The composite heat source and aerosol-generating substrate of smoking articles
according to the present invention may abut one another. Alternatively, the composite heat
source and the aerosol-generating substrate of smoking articles according to the present
invention may be separated by suitable means (such as, for example thermal insulation or an
air gap) to prevent ignition of the aerosol-generating substrate during combustion of the
combustible fuel embedded within the non-combustible porous ceramic matrix of the composite
heat source.
In certain embodiments of the present invention, the composite heat source is axially
aligned with the aerosol-generating substrate, which is located downstream of the composite
heat source. For example, composite heat sources according to the invention may be used in
heated smoking articles of the type disclosed in WO-A-2009/022232, which comprise a
combustible heat source, an aerosol-generating substrate downstream of the combustible heat
source, and a heat-conducting element around and in contact with a rear portion of the
combustible heat source and an adjacent front portion of the aerosol-generating substrate.
However, it will be appreciated that composite heat sources according to the invention may also
be used in smoking articles having other constructions.
As used herein, the terms ‘upstream’ and ‘downstream’ are used to describe the relative
positions of components, or portions of components, of smoking articles according to the
present invention in relation to the direction of air drawn through the smoking articles during use
thereof.
In alternative embodiments of the present invention, the composite heat source is
surrounded by the aerosol-generating substrate.
In alternative embodiments of the present invention, the aerosol-generating substrate is
surrounded by the composite heat source. For example, smoking articles according to the
present invention may comprise a hollow substantially cylindrical composite heat source that
circumscribes the aerosol-generating substrate.
Smoking articles according to the present invention may further comprise an expansion
chamber downstream of the composite heat source and aerosol generating substrate.
Smoking articles according to the invention may further comprise a mouthpiece
downstream of the composite heat source, aerosol-generating substrate and, where present,
expansion chamber.
The aerosol-generating substrate of smoking articles according to the present invention
may include any material capable of releasing volatile compounds when contacted by hot gases
flowing through the composite heat source.

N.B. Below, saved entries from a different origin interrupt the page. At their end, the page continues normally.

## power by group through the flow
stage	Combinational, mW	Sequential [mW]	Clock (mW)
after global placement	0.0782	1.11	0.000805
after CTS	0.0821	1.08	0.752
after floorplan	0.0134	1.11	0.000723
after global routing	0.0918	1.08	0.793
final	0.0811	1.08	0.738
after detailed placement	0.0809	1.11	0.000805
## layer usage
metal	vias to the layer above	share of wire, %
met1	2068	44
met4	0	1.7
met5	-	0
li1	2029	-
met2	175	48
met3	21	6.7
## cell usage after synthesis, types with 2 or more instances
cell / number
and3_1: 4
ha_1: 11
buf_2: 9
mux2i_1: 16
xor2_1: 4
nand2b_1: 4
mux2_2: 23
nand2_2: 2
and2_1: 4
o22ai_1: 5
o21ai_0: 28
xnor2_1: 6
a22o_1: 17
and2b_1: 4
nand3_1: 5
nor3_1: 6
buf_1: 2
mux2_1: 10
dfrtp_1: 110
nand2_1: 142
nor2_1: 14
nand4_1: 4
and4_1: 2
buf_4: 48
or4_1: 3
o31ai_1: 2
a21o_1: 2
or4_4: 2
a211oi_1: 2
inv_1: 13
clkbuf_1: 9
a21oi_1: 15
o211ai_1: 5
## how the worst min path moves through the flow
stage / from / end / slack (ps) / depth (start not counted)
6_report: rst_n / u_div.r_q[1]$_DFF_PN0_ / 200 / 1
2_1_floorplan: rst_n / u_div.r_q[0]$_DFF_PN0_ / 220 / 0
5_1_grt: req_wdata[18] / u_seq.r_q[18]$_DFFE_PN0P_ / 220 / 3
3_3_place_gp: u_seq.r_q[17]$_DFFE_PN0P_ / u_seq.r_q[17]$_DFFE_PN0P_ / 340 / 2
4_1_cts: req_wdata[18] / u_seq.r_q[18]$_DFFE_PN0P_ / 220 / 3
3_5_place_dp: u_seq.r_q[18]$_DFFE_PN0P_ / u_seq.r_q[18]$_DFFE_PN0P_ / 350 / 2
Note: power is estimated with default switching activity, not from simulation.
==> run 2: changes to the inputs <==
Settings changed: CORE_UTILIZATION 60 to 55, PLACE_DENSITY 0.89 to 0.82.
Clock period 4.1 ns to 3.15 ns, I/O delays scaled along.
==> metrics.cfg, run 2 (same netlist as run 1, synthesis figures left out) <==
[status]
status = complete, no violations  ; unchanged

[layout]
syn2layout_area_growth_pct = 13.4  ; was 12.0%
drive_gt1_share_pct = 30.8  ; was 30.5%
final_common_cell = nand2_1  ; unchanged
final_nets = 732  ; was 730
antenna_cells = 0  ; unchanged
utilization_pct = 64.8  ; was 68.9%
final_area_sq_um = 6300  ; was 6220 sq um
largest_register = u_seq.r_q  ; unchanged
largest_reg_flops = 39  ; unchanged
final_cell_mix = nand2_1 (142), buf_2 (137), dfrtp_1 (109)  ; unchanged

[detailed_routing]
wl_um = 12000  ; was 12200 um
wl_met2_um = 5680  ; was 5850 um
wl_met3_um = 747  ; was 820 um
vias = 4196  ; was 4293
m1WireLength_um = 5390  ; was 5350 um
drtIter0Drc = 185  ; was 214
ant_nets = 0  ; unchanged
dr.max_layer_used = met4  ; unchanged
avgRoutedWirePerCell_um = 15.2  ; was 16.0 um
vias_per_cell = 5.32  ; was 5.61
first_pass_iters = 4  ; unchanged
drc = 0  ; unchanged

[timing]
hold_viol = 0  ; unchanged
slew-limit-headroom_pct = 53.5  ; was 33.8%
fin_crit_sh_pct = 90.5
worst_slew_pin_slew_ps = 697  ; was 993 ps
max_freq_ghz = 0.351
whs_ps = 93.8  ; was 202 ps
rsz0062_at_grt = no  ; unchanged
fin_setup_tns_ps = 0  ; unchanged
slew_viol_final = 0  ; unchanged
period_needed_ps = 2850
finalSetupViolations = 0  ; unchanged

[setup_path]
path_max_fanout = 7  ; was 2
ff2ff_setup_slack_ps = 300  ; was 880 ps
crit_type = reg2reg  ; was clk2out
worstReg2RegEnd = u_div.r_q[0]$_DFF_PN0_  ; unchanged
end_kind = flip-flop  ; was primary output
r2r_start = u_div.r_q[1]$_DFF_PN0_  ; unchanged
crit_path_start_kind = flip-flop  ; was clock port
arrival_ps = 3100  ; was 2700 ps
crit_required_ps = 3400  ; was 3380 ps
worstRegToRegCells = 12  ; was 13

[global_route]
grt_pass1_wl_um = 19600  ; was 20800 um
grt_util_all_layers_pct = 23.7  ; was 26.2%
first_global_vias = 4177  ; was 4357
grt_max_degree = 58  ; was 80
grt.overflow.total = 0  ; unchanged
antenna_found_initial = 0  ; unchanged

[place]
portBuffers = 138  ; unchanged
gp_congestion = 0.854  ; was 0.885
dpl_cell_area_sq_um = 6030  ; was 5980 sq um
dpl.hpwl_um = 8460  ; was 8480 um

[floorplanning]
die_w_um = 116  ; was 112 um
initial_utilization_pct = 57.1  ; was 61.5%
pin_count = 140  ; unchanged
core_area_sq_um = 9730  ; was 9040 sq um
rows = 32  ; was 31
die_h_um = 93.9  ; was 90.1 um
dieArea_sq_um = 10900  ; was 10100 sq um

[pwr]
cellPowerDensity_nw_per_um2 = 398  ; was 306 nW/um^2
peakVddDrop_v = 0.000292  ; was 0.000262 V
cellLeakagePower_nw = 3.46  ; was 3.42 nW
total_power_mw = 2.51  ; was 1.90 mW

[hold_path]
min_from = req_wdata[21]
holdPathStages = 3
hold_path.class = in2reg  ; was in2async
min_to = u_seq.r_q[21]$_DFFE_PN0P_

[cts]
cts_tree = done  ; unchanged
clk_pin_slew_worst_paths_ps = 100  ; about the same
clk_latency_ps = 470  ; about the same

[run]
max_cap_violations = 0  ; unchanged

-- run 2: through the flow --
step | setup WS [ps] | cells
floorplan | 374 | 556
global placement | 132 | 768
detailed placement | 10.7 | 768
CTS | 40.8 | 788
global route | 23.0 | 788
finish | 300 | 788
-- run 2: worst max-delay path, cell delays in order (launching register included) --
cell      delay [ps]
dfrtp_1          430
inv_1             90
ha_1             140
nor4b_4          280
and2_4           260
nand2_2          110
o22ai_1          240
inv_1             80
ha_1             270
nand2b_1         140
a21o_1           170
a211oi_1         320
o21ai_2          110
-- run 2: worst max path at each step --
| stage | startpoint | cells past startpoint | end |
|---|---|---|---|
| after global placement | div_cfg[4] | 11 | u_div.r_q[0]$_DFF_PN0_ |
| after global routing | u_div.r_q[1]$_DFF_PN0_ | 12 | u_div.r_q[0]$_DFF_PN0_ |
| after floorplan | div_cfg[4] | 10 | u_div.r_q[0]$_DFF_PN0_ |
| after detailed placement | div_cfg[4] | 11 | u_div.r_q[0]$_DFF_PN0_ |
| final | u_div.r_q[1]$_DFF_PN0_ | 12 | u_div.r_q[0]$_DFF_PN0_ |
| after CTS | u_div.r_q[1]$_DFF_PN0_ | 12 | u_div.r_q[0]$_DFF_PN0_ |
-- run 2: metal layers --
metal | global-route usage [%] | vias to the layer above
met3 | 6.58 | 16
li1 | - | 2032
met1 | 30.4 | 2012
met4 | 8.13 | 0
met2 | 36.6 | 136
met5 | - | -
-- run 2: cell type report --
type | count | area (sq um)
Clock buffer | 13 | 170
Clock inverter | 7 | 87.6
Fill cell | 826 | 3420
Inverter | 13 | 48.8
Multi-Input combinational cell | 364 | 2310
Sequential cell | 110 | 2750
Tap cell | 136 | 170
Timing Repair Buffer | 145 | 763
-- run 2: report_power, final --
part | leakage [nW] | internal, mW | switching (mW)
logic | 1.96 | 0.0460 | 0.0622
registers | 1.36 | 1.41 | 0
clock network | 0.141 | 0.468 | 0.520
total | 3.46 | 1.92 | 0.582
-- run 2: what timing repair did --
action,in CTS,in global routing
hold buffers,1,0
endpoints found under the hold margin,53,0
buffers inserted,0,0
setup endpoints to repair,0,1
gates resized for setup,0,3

Preferably, the aerosol-generating substrate
comprises tobacco.
The invention will be further described, by way of example only, with reference to the
accompanying drawings in which:
Figure 1 shows a schematic longitudinal cross-sectional view of a smoking article
according to a first embodiment of the present invention;
Figure 2 shows a schematic longitudinal cross-sectional view of a smoking article
according to a second embodiment of the present invention; and
Figure 3 shows a schematic longitudinal cross-sectional view of a composite heat source
according to a first embodiment of the present invention;
Figure 4 shows a schematic longitudinal cross-sectional view of a composite heat
source according to a second embodiment of the present invention;
Figure 5a shows a composite heat source according to the present invention prepared in
accordance with Example 1;
Figure 5a shows a composite heat source according to the present invention prepared in
accordance with Example 2.
The smoking articles according to the first and second embodiments of the present
invention shown in Figures 1 and 2, respectively, have several components in common; these
components have been given the same reference numerals throughout.
Each smoking article generally comprises an elongate cylindrical rod 2, which is
attached at one end to an axially aligned cylindrical filter 4. The elongate cylindrical rod 2
includes a cylindrical composite heat source 6 and an aerosol-generating substrate 8, which are
overwrapped in an outer wrapper of cigarette paper (not shown). The composite heat source 6
is made as described in Composite Heat Sources: Example 1 or Composite Heat Sources:
Example 2, below.
In the smoking article according to the first embodiment of the present invention shown
in Figure 1, the composite heat source 6 and the aerosol-generating substrate 8 are axially
aligned. As shown in Figure 1, the composite heat source 6 is located at the end of the rod 2
distant from the filter 4 and the aerosol-generating substrate 8 is located downstream of the
composite heat source 6 at the end of the rod 2 adjacent the filter 4.
In the smoking article according to the second embodiment of the present invention
shown in Figure 2, the composite heat source 6 is located within and surrounded by the
aerosol-generating substrate 8.
In a third embodiment of the present invention, which is not shown in the drawings, the
composite heat source 6 is a hollow cylindrical tube and the aerosol-generating substrate 8 is
located within and surrounded by the composite heat source 6.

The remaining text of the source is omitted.